Shadows of ordered graphs

TL;DR

This paper introduces the concept of shadows in ordered graphs and proves a lower bound on shadow size, leading to strengthened results on hereditary properties of ordered graphs.

Contribution

It defines the shadow of a collection of ordered graphs and establishes a fundamental inequality, enhancing understanding of hereditary properties in ordered graphs.

Findings

Shadow of a collection of ordered graphs has size at least the collection size when the collection is small.

For hereditary properties of ordered graphs, the number of graphs of size n decreases after a certain point.

The results generalize classical isoperimetric inequalities to ordered graph settings.

Abstract

Isoperimetric inequalities have been studied since antiquity, and in recent decades they have been studied extensively on discrete objects, such as the hypercube.
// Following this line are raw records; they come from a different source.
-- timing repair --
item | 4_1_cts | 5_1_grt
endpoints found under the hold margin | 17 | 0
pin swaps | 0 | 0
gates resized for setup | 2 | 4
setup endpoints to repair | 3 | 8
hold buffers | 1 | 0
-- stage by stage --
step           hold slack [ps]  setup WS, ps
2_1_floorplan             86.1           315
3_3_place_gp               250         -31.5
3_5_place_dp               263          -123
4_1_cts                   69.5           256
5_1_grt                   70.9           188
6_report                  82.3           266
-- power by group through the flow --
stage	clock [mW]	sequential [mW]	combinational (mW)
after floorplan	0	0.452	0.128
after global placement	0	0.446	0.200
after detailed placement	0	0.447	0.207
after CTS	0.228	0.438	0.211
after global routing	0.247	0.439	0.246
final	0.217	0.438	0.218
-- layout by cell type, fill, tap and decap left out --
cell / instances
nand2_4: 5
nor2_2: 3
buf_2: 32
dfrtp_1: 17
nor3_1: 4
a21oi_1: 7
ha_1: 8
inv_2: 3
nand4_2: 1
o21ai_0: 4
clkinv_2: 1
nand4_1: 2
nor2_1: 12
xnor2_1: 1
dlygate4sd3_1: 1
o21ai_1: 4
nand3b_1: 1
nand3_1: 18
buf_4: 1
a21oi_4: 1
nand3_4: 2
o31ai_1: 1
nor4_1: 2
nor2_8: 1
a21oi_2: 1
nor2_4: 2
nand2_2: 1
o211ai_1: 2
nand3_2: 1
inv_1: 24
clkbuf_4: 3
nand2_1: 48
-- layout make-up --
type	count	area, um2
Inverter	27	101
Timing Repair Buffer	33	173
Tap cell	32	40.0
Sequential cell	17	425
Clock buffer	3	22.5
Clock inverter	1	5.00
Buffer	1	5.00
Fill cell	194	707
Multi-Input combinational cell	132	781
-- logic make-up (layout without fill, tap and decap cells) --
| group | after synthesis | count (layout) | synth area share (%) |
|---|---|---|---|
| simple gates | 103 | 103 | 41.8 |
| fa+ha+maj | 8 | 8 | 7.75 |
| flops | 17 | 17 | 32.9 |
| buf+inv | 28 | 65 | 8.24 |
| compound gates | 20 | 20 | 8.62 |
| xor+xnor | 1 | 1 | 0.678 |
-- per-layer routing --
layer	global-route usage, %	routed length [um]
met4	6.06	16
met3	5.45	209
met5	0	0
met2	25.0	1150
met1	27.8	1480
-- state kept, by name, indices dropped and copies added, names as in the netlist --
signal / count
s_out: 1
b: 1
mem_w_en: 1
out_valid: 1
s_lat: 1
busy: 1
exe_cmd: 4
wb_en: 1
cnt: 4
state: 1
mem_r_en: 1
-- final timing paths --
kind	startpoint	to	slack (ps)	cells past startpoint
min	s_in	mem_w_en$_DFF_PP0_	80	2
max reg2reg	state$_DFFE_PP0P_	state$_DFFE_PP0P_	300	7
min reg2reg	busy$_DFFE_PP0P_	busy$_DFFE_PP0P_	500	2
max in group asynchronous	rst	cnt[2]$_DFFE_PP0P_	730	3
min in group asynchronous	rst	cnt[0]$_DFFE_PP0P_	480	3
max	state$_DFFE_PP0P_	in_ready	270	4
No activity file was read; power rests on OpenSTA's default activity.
An important special case of this problem involves bounding the size of the shadow of a set system, and the basic question was solved by Kruskal (in 1963) and Katona (in 1968). In this paper we introduce the concept of the shadow \d\G of a collection \G of ordered graphs, and prove the following, simple-sounding statement: if n \in \N is sufficiently large, |V(G)| = n for each G \in \G, and |\G| < n, then |\d \G| \ge |\G|. As a consequence, we substantially strengthen a result of Balogh, Bollob\'as and Morris on hereditary properties of ordered graphs: we show that if \P is such a property, and |\P_k| < k for some sufficiently large k \in \N, then |\P_n| is decreasing for k \le n < \infty.